You can use Live Search for smaller and medium websites. A database is not needed. The website will be crawled from the defined baseurl. The links will be collected and the content cached - so future searches are faster. Almost found search results are stored in session files too to increase search speed.
The indexed content is saved inside the cache directory (one textfile for each URL)
The textparts with the found searchstrings are cropped in the search results so only the part with the searchstring is displayed (like displaying on Google)
Various options help you to handle Live Search.
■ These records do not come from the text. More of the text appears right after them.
Source: an optimization exercise on an open RTL-to-GDS flow (aim: small area). Production flows keep margins and buffers that such runs may drop. Where RTL was checked, it was by simulation tests only, not by an equivalence proof against the original. No activity file was given, so power comes from the tool's default toggle rates.

==> flow/design.v <==
module xtea_top(
    input clock, reset, cfg, start,
    input[127:0] data_i, key,
    output busy, ready,
    output[127:0] data_o
);
localparam [31:0] DELTA  = 32'h9E3779B9;
localparam [31:0] NDELTA = 32'h61C88647;
localparam [31:0] DSUM0  = 32'hC6EF3720;
reg busy_r, busyn_r, ready_r;
reg enc;
reg [4:0] t;
reg [6:0] P;
reg [127:0] R;       
reg [127:0] K;       
reg [1:0] c1, c2;    
reg [2:0] ck;        
reg [4:0] w;         
reg [1:0] V;         
assign busy = busy_r;
assign ready = ready_r;
assign data_o = R;
wire b  = busy_r;
wire bn = busyn_r;
wire pol = ~t[0];
wire last  = &t;
wire first = ~|t;
wire tge4  = t[4] | t[3] | t[2];
wire tle26 = ~(t[4] & t[3] & (t[2] | (t[1] & t[0])));
wire p65   = P[6] & P[0];
wire p66   = P[6] & P[1];
wire endp  = enc ? p66 : p65;
wire copy  = p65 | (enc ? p66 : ~|P);
wire fin   = P[6] & (P[1] | P[0] | ~enc);
wire [5:0] r = P[6:1];
wire r4  = ~r[5] & ~r[4] & ~r[3] &  r[2] & ~r[1] & ~r[0];
wire r8  = ~r[5] & ~r[4] &  r[3] & ~r[2] & ~r[1] & ~r[0];
wire r9  = ~r[5] & ~r[4] &  r[3] & ~r[2] & ~r[1] &  r[0];
wire r13 = ~r[5] & ~r[4] &  r[3] &  r[2] & ~r[1] &  r[0];
wire r18 = ~r[5] &  r[4] & ~r[3] & ~r[2] &  r[1] & ~r[0];
wire r22 = ~r[5] &  r[4] & ~r[3] &  r[2] &  r[1] & ~r[0];
wire r23 = ~r[5] &  r[4] & ~r[3] &  r[2] &  r[1] &  r[0];
wire r27 = ~r[5] &  r[4] &  r[3] & ~r[2] &  r[1] &  r[0];
wire vhold = r4 | r13 | r18 | r27 | (enc ? (r9 | r23) : (r8 | r22));
wire [1:0] sela = {r[1] ^ (r[0] & ~enc), r[0]};
wire [1:0] sel  = (P[0] ^ enc) ? V : sela;
wire kbit = sel[1] ? (sel[0] ? K[96] : K[64]) : (sel[0] ? K[32] : K[0]);
wire ktrue = kbit ^ pol;
wire d0   = enc ? DELTA[t] : NDELTA[t];
wire cbit = ~enc & DSUM0[t];
wire [2:0] ckin = ck & {3{~first}};
wire a0 = (r[0] & d0) | (r[5] & w[4]);
wire a1 = r[1] & w[0];
wire a2 = r[2] & w[1];
wire a3 = r[3] & w[2];
wire a4 = r[4] & w[3];
wire s1 = a0 ^ a1 ^ a2,       q1 = (a0 & a1) | (a0 & a2) | (a1 & a2);
wire s2 = a3 ^ a4 ^ cbit,     q2 = (a3 & a4) | (a3 & cbit) | (a4 & cbit);
wire s3 = ktrue ^ ckin[0] ^ s1, q3 = (ktrue & ckin[0]) | (ktrue & s1) | (ckin[0] & s1);
wire kk = s2 ^ s3;
wire q4 = s2 & s3;
wire u1 = q1 ^ q2 ^ q3,       v1 = (q1 & q2) | (q1 & q3) | (q2 & q3);
wire n0 = q4 ^ ckin[1] ^ u1,  v2 = (q4 & ckin[1]) | (q4 & u1) | (ckin[1] & u1);
wire n1 = v1 ^ v2 ^ ckin[2],  n2 = (v1 & v2) | (v1 & ckin[2]) | (v2 & ckin[2]);
wire sub = ~enc;
wire [1:0] xn;
wire [1:0] c1n, c2n;
genvar gj;
generate
    for (gj = 0; gj < 2; gj = gj + 1) begin : g_blk
        wire X   = R[64*gj + 0]  ^ pol;
        wire Yt  = R[64*gj + 32] ^ pol;
        wire Yp5 = R[64*gj + 37] ^ pol;
        wire Ym4 = R[64*gj + 28] ^ pol;
        wire f   = (Ym4 & tge4) ^ (Yp5 & tle26);
        wire c1i = c1[gj] & ~first;
        wire m   = f ^ Yt ^ c1i;
        assign c1n[gj] = (f & Yt) | (f & c1i) | (Yt & c1i);
        wire z   = (m ^ kk) & ~copy;
        wire zz  = z ^ sub;
        wire c2i = first ? sub : c2[gj];
        wire xv  = X ^ zz ^ c2i;
        assign c2n[gj] = (X & zz) | (X & c2i) | (zz & c2i);
        assign xn[gj] = xv ^ t[0] ^ fin;
    end
endgenerate
always @(posedge clock, posedge reset) begin
    if (reset) begin
        busy_r  <= 1'b0;
        busyn_r <= 1'b1;
        ready_r <= 1'b0;
    end else begin
        busy_r  <= b ? ~ready_r : start;
        busyn_r <= b ? ready_r : ~start;
        ready_r <= b & ~ready_r & last & endp;
    end
end
wire [127:0] Kn = {K[96], K[127:97], K[64], K[95:65], K[32], K[63:33], K[0], K[31:1]};
wire [127:0] Rn = {1'b0, R[127:65], 1'b0, R[63:1]};
wire [127:0] Rl = ~((Rn | {128{bn}}) & (data_i | {128{b}}));
always @(posedge clock) begin
    K <= ~((Kn | {128{bn}}) & (key | {128{b}}));
    R[62:0]   <= Rl[62:0];
    R[126:64] <= Rl[126:64];
    R[63]  <= b ? xn[0] : ~data_i[63];
    R[127] <= b ? xn[1] : ~data_i[127];
    if (!b) begin
        enc <= cfg;
        V   <= {~cfg, 1'b0};
        {P, t} <= {6'd0, cfg, 5'd0};
    end else begin
        {P, t} <= {P, t} + 12'd1;
        if (last & P[0] & ~vhold)
            V <= {V[1] ^ V[0] ^ enc, ~V[0]};
    end
    c1 <= c1n;
    c2 <= c2n;
    ck <= {n2, n1, n0};
    w  <= {w[3:0], d0} & {5{~last}};
end
endmodule
==> flow/config.mk <==
export PLATFORM = sky130hd
export DESIGN_NAME = xtea_top
export DESIGN_NICKNAME = xtea_top
export VERILOG_FILES = /design/flow/design.v
export SDC_FILE = /design/flow/constraint.sdc
export NUM_CORES = 4
export LEC_CHECK = 0
export ABC_AREA = 1
export CAP_MARGIN = 20
export CORE_MARGIN = 2
export CORE_UTILIZATION = 40
export SLEW_MARGIN = 20
==> flow/constraint.sdc <==
create_clock -name core_clock -period 10.0 [get_ports {clock}]
set_input_delay 2.0000 -clock core_clock [delete_from_list [all_inputs] [get_ports {clock}]]
set_output_delay 2.0000 -clock core_clock [all_outputs]
set_load 0.01 [all_outputs]
standard.sh (not shown) runs the stock make flow with config.mk's settings and CLKGATE_MAP_FILE= SYNTH_SCRIPT=/design/flow/synth_recipe.tcl, a recipe that flattens the netlist after the stock synthesis.
==> flow/flow/run.sh <==
#!/bin/bash
# Standard ORFS layout (the standard.sh, standard synthesis unchanged) with
# smaller port buffers and a lighter clock tree.
set -euo pipefail
export BUFFER_PORTS_ARGS="-buffer_cell sky130_fd_sc_hd__buf_1"
export CTS_ARGS="-sink_clustering_enable -repair_clock_nets -dont_use_dummy_load -buf_list sky130_fd_sc_hd__clkbuf_4 -root_buf sky130_fd_sc_hd__clkbuf_4 -sink_clustering_size 10 -sink_clustering_max_diameter 50"
bash standard.sh > standard.log 2>&1
The starting point finished with timing, DRC and antenna clean.
==> next run, changes <==
==> flow/flow/run.sh (replaced) <==
#!/bin/bash
# Standard ORFS layout (the standard.sh, standard synthesis unchanged) with
# smaller port buffers and a lighter clock tree.
set -euo pipefail
export BUFFER_PORTS_ARGS="-buffer_cell sky130_fd_sc_hd__buf_1"
export CTS_ARGS="-sink_clustering_enable -repair_clock_nets -dont_use_dummy_load -buf_list sky130_fd_sc_hd__clkbuf_4 -root_buf sky130_fd_sc_hd__clkbuf_4 -sink_clustering_size 8 -sink_clustering_max_diameter 50"
bash standard.sh > standard.log 2>&1
ABC_AREA = default   (was 1)
Global-route usage grows by 0.53 points.
Worst setup slack gets worse by 0.24 ns.
Wire length grows by 1.2%.
Register-to-register slack gets worse by 0.24 ns.
Sequential power shrinks by 38%.
==> next run, changes <==
==> flow/flow/run.sh (replaced) <==
#!/bin/bash
# Standard ORFS layout (the standard.sh, standard synthesis unchanged) with
# smaller port buffers and a lighter clock tree.
set -euo pipefail
export BUFFER_PORTS_ARGS="-buffer_cell sky130_fd_sc_hd__buf_1"
export CTS_ARGS="-sink_clustering_enable -repair_clock_nets -dont_use_dummy_load -buf_list sky130_fd_sc_hd__clkbuf_4 -root_buf sky130_fd_sc_hd__clkbuf_4 -sink_clustering_size 10 -sink_clustering_max_diameter 50"
bash standard.sh > standard.log 2>&1
After rerunning:
- count of clock-buffer cells in the layout fell by 6
- setup slack got worse by 0.054 ns
- via count fell by 0.97%
- area after synthesis is unchanged
- routed wire length fell by 0.37%
- global-route usage barely changes
- flip-flop and latch count is unchanged
- die area is unchanged
==> next run, changes <==
==> flow/flow/run.sh (replaced) <==
#!/bin/bash
# Standard ORFS layout (the standard.sh, standard synthesis unchanged) with
# smaller port buffers and a lighter clock tree.
set -euo pipefail
export BUFFER_PORTS_ARGS="-buffer_cell sky130_fd_sc_hd__buf_1"
export CTS_ARGS="-sink_clustering_enable -repair_clock_nets -dont_use_dummy_load -buf_list sky130_fd_sc_hd__clkbuf_8 -root_buf sky130_fd_sc_hd__clkbuf_8 -sink_clustering_size 16 -sink_clustering_max_diameter 60"
bash standard.sh > standard.log 2>&1
What happened: The changed run finished clean; design area is higher by 0.51%; total power rises by 2.8%; sequential power barely changes.
Function was not checked in any run of this note: the RTL went through the layout flow alone.

xtea_top, a different RTL version from the one above (not shown whole).
Size in the first run: ~800 cells after synthesis, roughly 9000 sq um of cells after synthesis.
clock: 10.0 ns
lec_check: 0
cap_margin: 20
core_margin: 2
core_utilization: 65
place_density: 0.75
slew_margin: 20
==> flow/flow/run.sh <==
#!/bin/bash
# Standard ORFS layout (the standard.sh, standard synthesis unchanged) with
# smaller port buffers and a lighter clock tree.
set -euo pipefail
export BUFFER_PORTS_ARGS="-buffer_cell sky130_fd_sc_hd__buf_1"
export CTS_ARGS="-sink_clustering_enable -repair_clock_nets -dont_use_dummy_load -buf_list sky130_fd_sc_hd__clkbuf_4 -root_buf sky130_fd_sc_hd__clkbuf_4 -sink_clustering_size 8 -sink_clustering_max_diameter 50"
bash standard.sh > standard.log 2>&1
==> next run, changes <==
==> flow/flow/run.sh (replaced) <==
#!/bin/bash
# Standard ORFS layout (the standard.sh, standard synthesis unchanged) with
# smaller port buffers and a lighter clock tree.
set -euo pipefail
export BUFFER_PORTS_ARGS="-buffer_cell sky130_fd_sc_hd__buf_1"
export CTS_ARGS="-sink_clustering_enable -repair_clock_nets -dont_use_dummy_load -buf_list sky130_fd_sc_hd__clkbuf_4 -root_buf sky130_fd_sc_hd__clkbuf_4 -sink_clustering_size 9 -sink_clustering_max_diameter 50"
bash standard.sh > standard.log 2>&1
- CORE_UTILIZATION: 65 -> 70
- PLACE_DENSITY: 0.75 -> 0.8
=> Hold slack improves by 0.011 ns; design area drops by 0.40%; critical path depth does not change.

== zinc ==
Starting RTL as in the previous note.
Settings: LEC_CHECK=0, CAP_MARGIN=20, CORE_MARGIN=2, CORE_UTILIZATION=65, PLACE_DENSITY=0.75, SLEW_MARGIN=20; clock period 10.0 ns.
==> flow/flow/run.sh <==
#!/bin/bash
# Standard ORFS layout (the standard.sh, standard synthesis unchanged) with
# smaller port buffers and a lighter clock tree.
set -euo pipefail
export BUFFER_PORTS_ARGS="-buffer_cell sky130_fd_sc_hd__buf_1"
export CTS_ARGS="-sink_clustering_enable -repair_clock_nets -dont_use_dummy_load -buf_list sky130_fd_sc_hd__clkbuf_4 -root_buf sky130_fd_sc_hd__clkbuf_4 -sink_clustering_size 10 -sink_clustering_max_diameter 50"
bash standard.sh > standard.log 2>&1
zinc: done, clean on timing, DRC and antenna
diff inputs: zinc => ember
==> flow/flow/run.sh <==
#!/bin/bash
# Standard ORFS layout (the standard.sh, standard synthesis unchanged) with
# smaller port buffers and a lighter clock tree.
set -euo pipefail
export BUFFER_PORTS_ARGS="-buffer_cell sky130_fd_sc_hd__buf_1"
export CTS_ARGS="-sink_clustering_enable -repair_clock_nets -dont_use_dummy_load -buf_list sky130_fd_sc_hd__clkbuf_4 -root_buf sky130_fd_sc_hd__clkbuf_4 -sink_clustering_size 8 -sink_clustering_max_diameter 50"
bash standard.sh > standard.log 2>&1
diff --git a/flow/config.mk b/flow/config.mk
--- a/flow/config.mk
+++ b/flow/config.mk
@@ -9,4 +9,3 @@
 export CORE_MARGIN = 2
-export CORE_UTILIZATION = 65
-export PLACE_DENSITY = 0.75
+export CORE_UTILIZATION = 40
 export SLEW_MARGIN = 20
## What came out
On power per unit of standard cell area, zinc and ember are basically level. Taking ember over zinc, the final cell count without fillers ratio works out to 1.08. For the fraction of standard cell area that is sequential, ember came in 1.0 points lower than zinc did. ember closes out successfully: all stages finished, all timing, DRC and antenna checks passed. ember ends up with lower initial standard-cell utilization of the core than zinc does.
The following lists how tundra was set up differently from ember:
==> flow/flow/run.sh <==
#!/bin/bash
# Standard ORFS layout (the standard.sh, standard synthesis unchanged) with
# smaller port buffers and a lighter clock tree.
set -euo pipefail
export BUFFER_PORTS_ARGS="-buffer_cell sky130_fd_sc_hd__buf_1"
export CTS_ARGS="-sink_clustering_enable -repair_clock_nets -dont_use_dummy_load -buf_list sky130_fd_sc_hd__clkbuf_4 -root_buf sky130_fd_sc_hd__clkbuf_4 -sink_clustering_size 9 -sink_clustering_max_diameter 50"
bash standard.sh > standard.log 2>&1
diff --git a/flow/config.mk b/flow/config.mk
--- a/flow/config.mk
+++ b/flow/config.mk
@@ -9,3 +9,4 @@
 export CORE_MARGIN = 2
-export CORE_UTILIZATION = 40
+export CORE_UTILIZATION = 65
+export PLACE_DENSITY = 0.75
 export SLEW_MARGIN = 20
Findings:
tundra reached the final stage; the timing, design-rule and antenna checks on its layout passed. [tundra vs ember] final cell count: lower in tundra. Final layout net count: ember vs tundra — no meaningful difference. Compared with ember, tundra shows a routed wire length that is 220 um lower. Re slew at the pin with the worst max-slew slack: ember was higher than tundra. Power, tundra and ember: higher on ember. Between tundra and ember, it is tundra whose layout overhead on the synthesized area is lower, by 2.0 points. tundra vs. ember: cell row count went down by 22%. When tundra is set beside ember, its smallest setup slack after layout turns out to be 0.031 ns larger. Taking ember as the reference point, the global-route wire length before repair of tundra falls by about 4.7%. Looking at leakage power figure across tundra and ember, the one that comes out higher is ember.
What sierra does differently from tundra at the input level:
diff --git a/flow/config.mk b/flow/config.mk
--- a/flow/config.mk
+++ b/flow/config.mk
@@ -7,2 +7,3 @@
 export LEC_CHECK = 0
+export ABC_AREA = 1
 export CAP_MARGIN = 20
==> comparison <==
Looking at the reports, sierra completed the entire flow and the layout it produced met the timing, design-rule and antenna checks.
Measured against each other, tundra and sierra differ in setup slack, the lower figure coming from tundra.
Diff tundra -> sierra | fmax | up slightly
Cell count of the worst reg-to-reg path, tundra and sierra: smaller value in tundra
Comparing tundra and sierra, the higher average size of a mapped cell was measured on tundra.
Minimum clock period: sierra vs tundra down 0.062 ns
Summary of sierra over tundra: global-route usage went down 0.26 points; signed area change from the synthesized netlist to the final layout level; final cycle utilization of the critical path now sits lower; combinational power shows an increase of 48%; areal power density over the cells picked up an extra 21%.

-- afterwards: timing with drivers on the ports --
Ports are ideal in the flow. The routed layouts listed here were re-timed in OpenROAD.
Step 1 sets driving cells, clkbuf_16 on the clock port and buf_2 on the other inputs (assumed; they add their load-dependent delay and slew).
Step 2 adds t to the input delays and takes it off the output delays; t is the mean of the earliest and latest rising clock arrival at the registers after step 1. Input paths then give back, and output paths get back, about the clock's delay inside the block.
a / b / c = no drivers / after step 1 / after step 2; a / b = the first two.
run	t (ns)	setup slack, ns	latest minus earliest clock arrival (ns)	worst data-port slew with drivers (ns)
the first run of note 1	0.656	5.407 / 5.407 / 5.407	0.102 / 0.102	0.07
the second run of note 1	0.664	5.166 / 5.166 / 5.166	0.075 / 0.075	0.11
the third run of note 1	0.644	5.113 / 5.113 / 5.113	0.076 / 0.076	0.11
the fourth run of note 1	0.575	5.143 / 5.143 / 5.143	0.060 / 0.060	0.11
the first run of note 2	0.643	5.161 / 5.161 / 5.161	0.065 / 0.065	0.09
the second run of note 2	0.632	5.166 / 5.166 / 5.166	0.052 / 0.052	0.08
zinc	0.639	5.142 / 5.142 / 5.142	0.083 / 0.083	0.08
ember	0.655	5.097 / 5.097 / 5.097	0.063 / 0.064	0.10
tundra	0.635	5.127 / 5.127 / 5.127	0.050 / 0.050	0.09
sierra	0.639	5.190 / 5.190 / 5.190	0.068 / 0.068	0.10
After both steps setup and hold are still met in every run listed.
A Search Word Cloud is available too.
Keywords, Descriptions and Images can be searched for since V2.0 too.
Since V3.0 you're able to choose caching method (curl or allow_url_fopen) and you're able to search within PDF files.
Since V3.3 you can add additional external hosts if they are linked on your website and wished to include them into your search results.
Since V3.4 you can define logical correlations (AND/OR) inside the config for searching multiple words
Since V3.7 there's a Dashboard and some improvements were made
LS 3.6 | ~ 21:00 Minutes |
LS 3.65 (unreleased) | ~ 14:00 Minutes |
LS 3.7 url_fget with checking for 404 | ~ 14:00 Minutes |
LS 3.7 url_fget without checking for 404 | ~ 9:30 Minutes |
LS 3.7 curl | ~ 12:00 Minutes |
just a small bugfix (allow_url_fopen and curl pre-checks)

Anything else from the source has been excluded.